So, moral of the story, some guy who comes into it overtly hostile and dismissive and hasn't got any relevant qualifications or skills can basically disregard anything. Well-illustrated!
(And yes, I'm familiar with such disorders, and no, that's not "unusual to the point of it being near impossible". That's just you not knowing, at all, what you're talking about.)
I think it's more complex than that. Autism and sociopathy are wildly different. Sociopaths don't feel sorry even after getting caught, although they may regret getting caught. Autistics may fail to evaluate other people's emotions or responses even in places where you'd expect "everyone" to, but are not necessarily going to be unconcerned once they do notice or get told.
I found "and then a long thing happens and I can't do anything and just have to wait while my character does something totally unlike anything I would have intended or tried" to be a significant deterrent. Effectively, a really long delay during which I could do nothing but wait for things to happen, triggered by my character doing something totally unlike what I intended, acted like "punishment" -- it was an unpleasant experience in response to an action that I could not predict would produce that unpleasant experience.
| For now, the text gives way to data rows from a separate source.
**src/hw/rtl/afr_pkg.sv**
```systemverilog
package afr_pkg;

  // buffer geometry
  localparam int BUF_DEPTH = 256;
  localparam int BUF_AW    = (BUF_DEPTH > 1) ? $clog2(BUF_DEPTH) : 1;
  localparam int FILL_W    = $clog2(BUF_DEPTH + 1);
  localparam int MEM_AW    = BUF_AW + 1;
  localparam int MEM_WORDS = 2 ** MEM_AW;

  // op queue between front and back
  localparam int QUEUE_DEPTH = 2;
  localparam int QUEUE_AW    = $clog2(QUEUE_DEPTH);

  // command codes on the input channel
  typedef enum logic [1:0] {
    CMD_RX   = 2'd0,
    CMD_READ = 2'd1,
    CMD_ACK  = 2'd2,
    CMD_NONE = 2'd3
  } cmd_t;

  // classified operation
  typedef enum logic [1:0] {
    OP_RX,
    OP_READ,
    OP_ACK,
    OP_NONE
  } op_kind_t;

  typedef struct packed {
    op_kind_t   kind;
    logic [7:0] data;  // received byte or read index
  } op_t;

  // receive framing phase
  typedef enum logic [2:0] {
    PH_ADDR_HI = 3'd0,
    PH_ADDR_LO = 3'd1,
    PH_LEN_HI  = 3'd2,
    PH_LEN_LO  = 3'd3,
    PH_DATA    = 3'd4
  } rx_phase_t;

  // back end sequencer
  typedef enum logic {
    B_EXEC,
    B_READ
  } back_state_t;

endpackage

```
**src/hw/rtl/afr_queue.sv**
```systemverilog
module afr_queue
  import afr_pkg::*;
(
  input  logic clk,
  input  logic rst,
  input  logic push_valid,
  output logic push_ready,
  input  op_t  push_op,
  output logic pop_valid,
  input  logic pop,
  output op_t  pop_op
);

  op_t                 entries [QUEUE_DEPTH];
  logic [QUEUE_AW-1:0] wr_ptr;
  logic [QUEUE_AW-1:0] rd_ptr;
  logic [QUEUE_AW:0]   count;
  logic                do_push;
  logic                do_pop;

  assign push_ready = (count != (QUEUE_AW + 1)'(QUEUE_DEPTH));
  assign pop_valid  = (count != '0);
  assign pop_op     = entries[rd_ptr];
  assign do_push    = push_valid && push_ready;
  assign do_pop     = pop && pop_valid;

  // pointers and occupancy
  always_ff @(posedge clk) begin
    if (rst) begin
      wr_ptr <= '0;
      rd_ptr <= '0;
      count  <= '0;
    end else begin
      if (do_push) begin
        wr_ptr <= (wr_ptr == QUEUE_AW'(QUEUE_DEPTH - 1)) ? '0 : wr_ptr + QUEUE_AW'(1);
      end
      if (do_pop) begin
        rd_ptr <= (rd_ptr == QUEUE_AW'(QUEUE_DEPTH - 1)) ? '0 : rd_ptr + QUEUE_AW'(1);
      end
      if (do_push && !do_pop) begin
        count <= count + (QUEUE_AW + 1)'(1);
      end else if (do_pop && !do_push) begin
        count <= count - (QUEUE_AW + 1)'(1);
      end
    end
  end

  // storage
  always_ff @(posedge clk) begin
    if (do_push) begin
      entries[wr_ptr] <= push_op;
    end
  end

endmodule

```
Even just something as simple as, say, a cursor showing what verb would be applied if I clicked on a thing would probably have saved it for me.
I think the distinction here is one of how important agency is to you. It's important to me that I am making decisions for my avatars in games. I don't like it when a game makes a decision for me, especially if it's not a decision I want, or there's no way for me to guess what the decision will be in advance. So, basically, what you experienced as "Myst rewarded you for doing so...", I experienced sometimes as a reward, and sometimes as a punishment.
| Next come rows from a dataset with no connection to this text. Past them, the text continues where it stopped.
### src/rtl/wpo_pkg.sv
`default_nettype none
package wpo_pkg;
    localparam int TableSize = 1024;
    localparam int AddrW = $clog2(TableSize);
    localparam int FracW = 16;
    localparam int PhaseW = AddrW + FracW;
    localparam int NumOsc = 9;
    localparam int OscW = 4;
    localparam int PwMin = 30;
    localparam int PwMax = 1000;
    localparam int IncShift = 34 - FracW;

    localparam logic [3:0] CFG_SQUARE = 4'd0;
    localparam logic [3:0] CFG_RAMP = 4'd1;
    localparam logic [3:0] CFG_SINE = 4'd2;
    localparam logic [3:0] CFG_FIRST = 4'd3;
    localparam logic [3:0] CFG_SECOND = 4'd4;
    localparam logic [3:0] CFG_PW = 4'd5;
    localparam logic [3:0] CFG_PITCH = 4'd6;

    localparam logic [1:0] KIND_RAMP = 2'd0;
    localparam logic [1:0] KIND_PULSE = 2'd1;
    localparam logic [1:0] KIND_SINE = 2'd2;

    // queue entry between front and back
    typedef struct packed {
        logic               is_write;
        logic               table_sel;
        logic [AddrW-1:0]   addr;
        logic signed [15:0] data;
        logic signed [31:0] rate;
        logic [AddrW-1:0]   off;
        logic               key_on;
        logic [15:0]        brill;
        logic signed [15:0] detune;
    } t_cmd;

    function automatic logic [1:0] osc_kind(input logic [OscW-1:0] k);
        case (k)
            4'd0, 4'd1, 4'd2: osc_kind = KIND_RAMP;
            4'd3, 4'd4, 4'd5: osc_kind = KIND_PULSE;
            default:          osc_kind = KIND_SINE;
        endcase
    endfunction

    function automatic logic [1:0] osc_partial(input logic [OscW-1:0] k);
        case (k)
            4'd0, 4'd3, 4'd6: osc_partial = 2'd0;
            4'd1, 4'd4, 4'd7: osc_partial = 2'd1;
            default:          osc_partial = 2'd2;
        endcase
    endfunction

    function automatic logic [10:0] osc_coef(input logic [OscW-1:0] k);
        case (k)
            4'd1: osc_coef = 11'd721;
            4'd2: osc_coef = 11'd1507;
            4'd3: osc_coef = 11'd459;
            4'd4: osc_coef = 11'd852;
            4'd5: osc_coef = 11'd1114;
            4'd6: osc_coef = 11'd328;
            4'd7: osc_coef = 11'd852;
            4'd8: osc_coef = 11'd1769;
            default: osc_coef = 11'd0;
        endcase
    endfunction
endpackage
`default_nettype wire

### src/rtl/wpo_front.sv
`default_nettype none
module wpo_front (
    input  wire logic                  i_clk,
    input  wire logic                  i_rst_n,
    input  wire logic                  i_valid,
    output logic                       o_ready,
    input  wire logic                  i_action,
    input  wire logic signed [31:0]    i_rate,
    input  wire logic signed [10:0]    i_pwm,
    input  wire logic                  i_key_on,
    input  wire logic [15:0]           i_brill,
    input  wire logic signed [15:0]    i_detune,
    input  wire logic                  i_table_sel,
    input  wire logic [9:0]            i_addr,
    input  wire logic signed [15:0]    i_data,
    input  wire logic [9:0]            i_pulse_width,
    output wpo_pkg::t_cmd              o_cmd,
    output logic                       o_valid,
    input  wire logic                  i_pop
);
    import wpo_pkg::*;

    // two-entry queue
    t_cmd       r_q [2];
    logic       r_wp, r_rp;
    logic [1:0] r_cnt;
    t_cmd       n_cmd;
    logic signed [12:0] w_off;
    logic       w_push;

    always_comb begin
        w_off = $signed({3'b0, i_pulse_width}) + 13'(i_pwm);
        if (w_off < 13'sd30) begin
            w_off = 13'(PwMin);
        end else if (w_off > 13'sd1000) begin
            w_off = 13'(PwMax);
        end
        n_cmd.is_write  = i_action;
        n_cmd.table_sel = i_table_sel;
        n_cmd.addr      = AddrW'(i_addr);
        n_cmd.data      = i_data;
        n_cmd.rate      = i_rate;
        n_cmd.off       = AddrW'(w_off);
        n_cmd.key_on    = i_key_on;
        n_cmd.brill     = i_brill;
        n_cmd.detune    = i_detune;
    end

    assign o_ready = (r_cnt != 2'd2);
    assign w_push  = i_valid && o_ready;
    assign o_valid = (r_cnt != 2'd0);
    assign o_cmd   = r_q[r_rp];

    always_ff @(posedge i_clk) begin
        if (w_push) begin
            r_q[r_wp] <= n_cmd;
        end
        if (!i_rst_n) begin
            r_wp <= 1'b0;
            r_rp <= 1'b0;
            r_cnt <= 2'd0;
        end else begin
            if (w_push) begin
                r_wp <= !r_wp;
            end
            if (i_pop) begin
                r_rp <= !r_rp;
            end
            r_cnt <= r_cnt + 2'(w_push) - 2'(i_pop);
        end
    end

    a_no_pop_empty: assert property (@(posedge i_clk) disable iff (!i_rst_n)
        i_pop |-> o_valid) else $error("pop from empty queue");
    a_cnt_range: assert property (@(posedge i_clk) disable iff (!i_rst_n)
        r_cnt != 2'd3) else $error("queue count overflow");
    a_full_stall: assert property (@(posedge i_clk) disable iff (!i_rst_n)
        r_cnt == 2'd2 |-> !o_ready) else $error("accept while full");
endmodule
`default_nettype wire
So it came with, for me, the largest downside of such confusion, which is "it is flatly and totally impossible for me to decide what my next action will be".
I think you're responding to a criticism other than the one I made. And radically so, given that I am pretty much on the opposite end of the game-playing spectrum from the straw man you're arguing with.
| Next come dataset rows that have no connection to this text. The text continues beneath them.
<file path="src/hdl/fpss_pkg.sv">
// Package for the flight phase safety sequencer: phase, operation and stop-cause codes,
// register map indexes and register reset values.
// No dependencies.
`timescale 1ns / 1ps

package fpss_pkg;

   typedef enum logic [2:0] {
      PH_BOOT      = 3'd0,
      PH_READY     = 3'd1,
      PH_ARMING    = 3'd2,
      PH_HOVERING  = 3'd3,
      PH_DISARMING = 3'd4,
      PH_HALTED    = 3'd5
   } phase_type;

   typedef enum logic [1:0] {
      OP_TICK      = 2'd0,
      OP_CAL_DONE  = 2'd1,
      OP_ARM_DONE  = 2'd2,
      OP_EXT_STOP  = 2'd3
   } op_type;

   typedef enum logic [1:0] {
      CAUSE_NONE = 2'd0,
      CAUSE_IMU  = 2'd1,
      CAUSE_TILT = 2'd2,
      CAUSE_EXT  = 2'd3
   } cause_type;

   typedef enum logic [1:0] {
      REG_ARM_DELAY  = 2'd0,
      REG_HOVER_DUR  = 2'd1,
      REG_TILT_LIMIT = 2'd2,
      REG_SPIN_DOWN  = 2'd3
   } reg_index_type;

   localparam int CSR_ADDR_W = 4;
   localparam int CSR_DATA_W = 32;
   localparam int TIME_W     = 32;
   localparam int ANGLE_W    = 16;
   localparam int TILT_W     = 15;
   localparam int SPIN_W     = 16;

   localparam logic [TIME_W-1:0] ARM_DELAY_RST  = '0;
   localparam logic [TIME_W-1:0] HOVER_DUR_RST  = '0;
   localparam logic [TILT_W-1:0] TILT_LIMIT_RST = 15'd7040;  // 55 degrees
   localparam logic [SPIN_W-1:0] SPIN_DOWN_RST  = 16'd1000;

endpackage

</file>
<file path="src/hdl/flight_phase_safety_sequencer.sv">
// Flight phase safety sequencer top level: input register, phase update logic,
// result register and APB-style register file. Depends on fpss_pkg.
// A transaction passes through the input register, then the result register,
// before its result can be accepted.
// Throughput: one transaction per cycle unless rsp_stall holds; the phase update
// is one compare and subtract stage between the input and result registers.
// Reset (synchronous, active high) returns phase to boot, clears the emergency
// latch, stop cause and phase start time, and loads the register reset values.
`timescale 1ns / 1ps

module flight_phase_safety_sequencer
   import fpss_pkg::*;
(
   input  logic                  clock,
   input  logic                  reset,
   // input channel
   input  logic                  req_valid,
   output logic                  req_stall,
   input  logic [1:0]            req_op,
   input  logic [TIME_W-1:0]     req_now_ms,
   input  logic                  req_imu_healthy,
   input  logic signed [ANGLE_W-1:0] req_roll_angle,
   input  logic signed [ANGLE_W-1:0] req_pitch_angle,
   // result channel
   output logic                  rsp_valid,
   input  logic                  rsp_stall,
   output logic [2:0]            rsp_phase,
   output logic                  rsp_cut_power,
   output logic                  rsp_motor_stop_pulse,
   output logic                  rsp_emergency,
   output logic [1:0]            rsp_stop_cause,
   // configuration port
   input  logic                  csr_psel,
   input  logic                  csr_penable,
   input  logic                  csr_pwrite,
   input  logic [CSR_ADDR_W-1:0] csr_paddr,
   input  logic [CSR_DATA_W-1:0] csr_pwdata,
   output logic [CSR_DATA_W-1:0] csr_prdata,
   output logic                  csr_pready
);

   // configuration registers
   logic [TIME_W-1:0] arm_delay_ff;
   logic [TIME_W-1:0] hover_dur_ff;
   logic [TILT_W-1:0] tilt_limit_ff;
   logic [SPIN_W-1:0] spin_down_ff;
   logic              csr_wr;
   reg_index_type     csr_idx;

   assign csr_pready = 1'b1;
   assign csr_wr     = csr_psel && csr_penable && csr_pwrite && csr_pready;
   assign csr_idx    = reg_index_type'(csr_paddr[3:2]);

   always_ff @(posedge clock) begin
      if (reset) begin
         arm_delay_ff  <= ARM_DELAY_RST;
         hover_dur_ff  <= HOVER_DUR_RST;
         tilt_limit_ff <= TILT_LIMIT_RST;
         spin_down_ff  <= SPIN_DOWN_RST;
      end else if (csr_wr) begin
         unique case (csr_idx)
            REG_ARM_DELAY:  arm_delay_ff  <= csr_pwdata[TIME_W-1:0];
            REG_HOVER_DUR:  hover_dur_ff  <= csr_pwdata[TIME_W-1:0];
            REG_TILT_LIMIT: tilt_limit_ff <= csr_pwdata[TILT_W-1:0];
            REG_SPIN_DOWN:  spin_down_ff  <= csr_pwdata[SPIN_W-1:0];
            default: ;
         endcase
      end
   end

   always_comb begin
      unique case (csr_idx)
         REG_ARM_DELAY:  csr_prdata = arm_delay_ff;
         REG_HOVER_DUR:  csr_prdata = hover_dur_ff;
         REG_TILT_LIMIT: csr_prdata = {{(CSR_DATA_W-TILT_W){1'b0}}, tilt_limit_ff};
         REG_SPIN_DOWN:  csr_prdata = {{(CSR_DATA_W-SPIN_W){1'b0}}, spin_down_ff};
         default:        csr_prdata = '0;
      endcase
   end

   // pipeline control
   logic in_valid_ff;
   logic out_free;
   logic req_take;
   logic advance;

   assign out_free  = !rsp_valid || !rsp_stall;
   assign advance   = in_valid_ff && out_free;
   assign req_stall = in_valid_ff && !out_free;
   assign req_take  = req_valid && !req_stall;

   // input register
   op_type                   op_ff;
   logic [TIME_W-1:0]        now_ff;
   logic                     healthy_ff;
   logic signed [ANGLE_W-1:0] roll_ff;
   logic signed [ANGLE_W-1:0] pitch_ff;

   always_ff @(posedge clock) begin
      if (reset) begin
         in_valid_ff <= 1'b0;
      end else if (req_take) begin
         in_valid_ff <= 1'b1;
      end else if (advance) begin
         in_valid_ff <= 1'b0;
      end
   end

   always_ff @(posedge clock) begin
      if (req_take) begin
         op_ff      <= op_type'(req_op);
         now_ff     <= req_now_ms;
         healthy_ff <= req_imu_healthy;
         roll_ff    <= req_roll_angle;
         pitch_ff   <= req_pitch_angle;
      end
   end

   // sequencer state
   phase_type         phase_ff, phase_in;
   logic [TIME_W-1:0] start_ff, start_in;
   logic              emerg_ff, emerg_in;
   cause_type         cause_ff, cause_in;
   logic              pulse_in;
   logic              cut_in;

   // |angle| at 17 bits so that the most negative code maps to 32768
   logic [ANGLE_W:0]  roll_mag;
   logic [ANGLE_W:0]  pitch_mag;
   logic              tilt_over;
   logic [TIME_W-1:0] elapsed;

   assign roll_mag  = roll_ff[ANGLE_W-1] ? ({1'b0, ~roll_ff} + 1'b1) : {1'b0, roll_ff};
   assign pitch_mag = pitch_ff[ANGLE_W-1] ? ({1'b0, ~pitch_ff} + 1'b1) : {1'b0, pitch_ff};
   assign tilt_over = (roll_mag > {{(ANGLE_W+1-TILT_W){1'b0}}, tilt_limit_ff}) ||
                      (pitch_mag > {{(ANGLE_W+1-TILT_W){1'b0}}, tilt_limit_ff});
   assign elapsed   = now_ff - start_ff;

   // next state
   always_comb begin
      phase_in = phase_ff;
      start_in = start_ff;
      emerg_in = emerg_ff;
      cause_in = cause_ff;
      pulse_in = 1'b0;
      unique case (op_ff)
         OP_TICK: begin
            if (phase_ff == PH_HOVERING && !healthy_ff) begin
               phase_in = PH_HALTED;
               start_in = now_ff;
               emerg_in = 1'b1;
               cause_in = CAUSE_IMU;
               pulse_in = 1'b1;
            end else if (phase_ff == PH_HOVERING && tilt_over) begin
               phase_in = PH_HALTED;
               start_in = now_ff;
               emerg_in = 1'b1;
               cause_in = CAUSE_TILT;
               pulse_in = 1'b1;
            end else begin
               unique case (phase_ff)
                  PH_READY: begin
                     if (elapsed >= arm_delay_ff) begin
                        phase_in = PH_ARMING;
                        start_in = now_ff;
                     end
                  end
                  PH_HOVERING: begin
                     if (elapsed >= hover_dur_ff) begin
                        phase_in = PH_DISARMING;
                        start_in = now_ff;
                        pulse_in = 1'b1;
                     end
                  end
                  PH_DISARMING: begin
                     if (elapsed >= {{(TIME_W-SPIN_W){1'b0}}, spin_down_ff}) begin
                        phase_in = PH_HALTED;
                        start_in = now_ff;
                     end
                  end
                  default: ;
               endcase
            end
         end
         OP_CAL_DONE: begin
            if (phase_ff == PH_BOOT) begin
               phase_in = PH_READY;
               start_in = now_ff;
            end
         end
         OP_ARM_DONE: begin
            if (phase_ff == PH_ARMING) begin
               phase_in = PH_HOVERING;
               start_in = now_ff;
            end
         end
         OP_EXT_STOP: begin
            if (phase_ff != PH_HALTED) begin
               phase_in = PH_HALTED;
               start_in = now_ff;
               emerg_in = 1'b1;
               cause_in = CAUSE_EXT;
               pulse_in = 1'b1;
            end
         end
         default: ;
      endcase
   end

   // outputs of the update
   always_comb begin
      cut_in = emerg_in || (phase_in != PH_HOVERING);
   end

   always_ff @(posedge clock) begin
      if (reset) begin
         phase_ff <= PH_BOOT;
         start_ff <= '0;
         emerg_ff <= 1'b0;
         cause_ff <= CAUSE_NONE;
      end else if (advance) begin
         phase_ff <= phase_in;
         start_ff <= start_in;
         emerg_ff <= emerg_in;
         cause_ff <= cause_in;
      end
   end

   // result register
   logic      rsp_valid_ff;
   phase_type rsp_phase_ff;
   logic      rsp_cut_ff;
   logic      rsp_pulse_ff;
   logic      rsp_emerg_ff;
   cause_type rsp_cause_ff;

   always_ff @(posedge clock) begin
      if (reset) begin
         rsp_valid_ff <= 1'b0;
      end else if (out_free) begin
         rsp_valid_ff <= in_valid_ff;
      end
   end

   always_ff @(posedge clock) begin
      if (advance) begin
         rsp_phase_ff <= phase_in;
         rsp_cut_ff   <= cut_in;
         rsp_pulse_ff <= pulse_in;
         rsp_emerg_ff <= emerg_in;
         rsp_cause_ff <= cause_in;
      end
   end

   assign rsp_valid            = rsp_valid_ff;
   assign rsp_phase            = rsp_phase_ff;
   assign rsp_cut_power        = rsp_cut_ff;
   assign rsp_motor_stop_pulse = rsp_pulse_ff;
   assign rsp_emergency        = rsp_emerg_ff;
   assign rsp_stop_cause       = rsp_cause_ff;

   // checks
   a_halted_terminal: assert property (@(posedge clock) disable iff (reset)
      (phase_ff == PH_HALTED) |=> (phase_ff == PH_HALTED))
      else $error("left halted phase");

   a_emerg_means_halted: assert property (@(posedge clock) disable iff (reset)
      emerg_ff |-> (phase_ff == PH_HALTED))
      else $error("emergency latched outside halted");

   a_cause_matches_latch: assert property (@(posedge clock) disable iff (reset)
      (cause_ff != CAUSE_NONE) == emerg_ff)
      else $error("stop cause disagrees with emergency latch");

   a_pulse_phase: assert property (@(posedge clock) disable iff (reset)
      (rsp_valid && rsp_motor_stop_pulse) |->
         (rsp_phase == PH_HALTED || rsp_phase == PH_DISARMING))
      else $error("motor stop pulse in a running phase");

   a_emerg_cuts_power: assert property (@(posedge clock) disable iff (reset)
      (rsp_valid && rsp_emergency) |-> rsp_cut_power)
      else $error("emergency result without power cut");

endmodule
</file>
My complaint has nothing to do with the logic of the puzzles. The puzzles aren't even remotely, in any way, a factor in what I'm talking about. I'm talking about the interface.
Your mouse pointer is over an object -- say, a box, or a book. If you click on it, will you: 1. Open it. 2. Pick it up. 3. Throw it.
You don't know. You can't tell. There is only one action for each object, but there are many different actions, so when you click on a particular object, you have no idea what instruction you are giving the game.
Imagine that you were to take something like Zork, and replace all the verbs with "click".
> CLICK TROLL You attack the troll, dealing it a lethal blow. It dissipates into greasy smoke, leaving behind a dagger, a book, and a coin. > CLICK COIN You take the coin and stuff it in your pocket. > CLICK BOOK You open the book, find a magical spell which appears to summon a hostile demon, and incant the spell. A hostile demon appears. > CLICK DAGGER Realizing that you have no control over what your avatar does, you lunge for the dagger, then plunge it into your own chest.
And then someone on the Internet tells you it's your fault for not paying enough attention; you should have known what the dagger would do.
No. The problem is that you have no way of guessing what your interactions will be. If I click on a thing, am I taking it, pushing it, pulling it, or doing something else with it? I have no way of knowing. There's nothing I can look at, or study, or do, that will let me answer the question "what action will my implied avatar attempt to take if I click on this object". Sure, once I know that my avatar is going to try to pick a thing up, or try to turn it, or push it, or whatever, then we have puzzles which are by and large decent puzzles. But that's much later in the gameplay process than my criticism.
My complaint isn't about the process of figuring out how something works once you know what clicking on it does. It's that for each object, there is exactly one verb, and the player can't know what it is in advance. If Myst had been an RPG, the only indication of whether another player were a hostile monster or a friendly ally would be that, when you clicked on them, either you attacked them or you talked to them. But there would be no indication whatsoever, before you attack or talk, of which was going to happen...
I gotta say: I have seen people deny both evolution and climate change, and state that the Bible is why. Now, I happen to think those people aren't much better at understanding the traditions of their religion than they are at understanding science, but people really do say this stuff.
No, that's just not so. Silencing new ideas might be a bad idea. Silencing ideas which have already been adequately explored, and are total nonsense is just an essential component of preserving a usable signal/noise ratio.
Well, sorta, yeah. Because they know that many of the people trying to use their site to affect the world are trying to do so for reasons that have nothing to do with science or the promotion of a scientifically-sustainable worldview.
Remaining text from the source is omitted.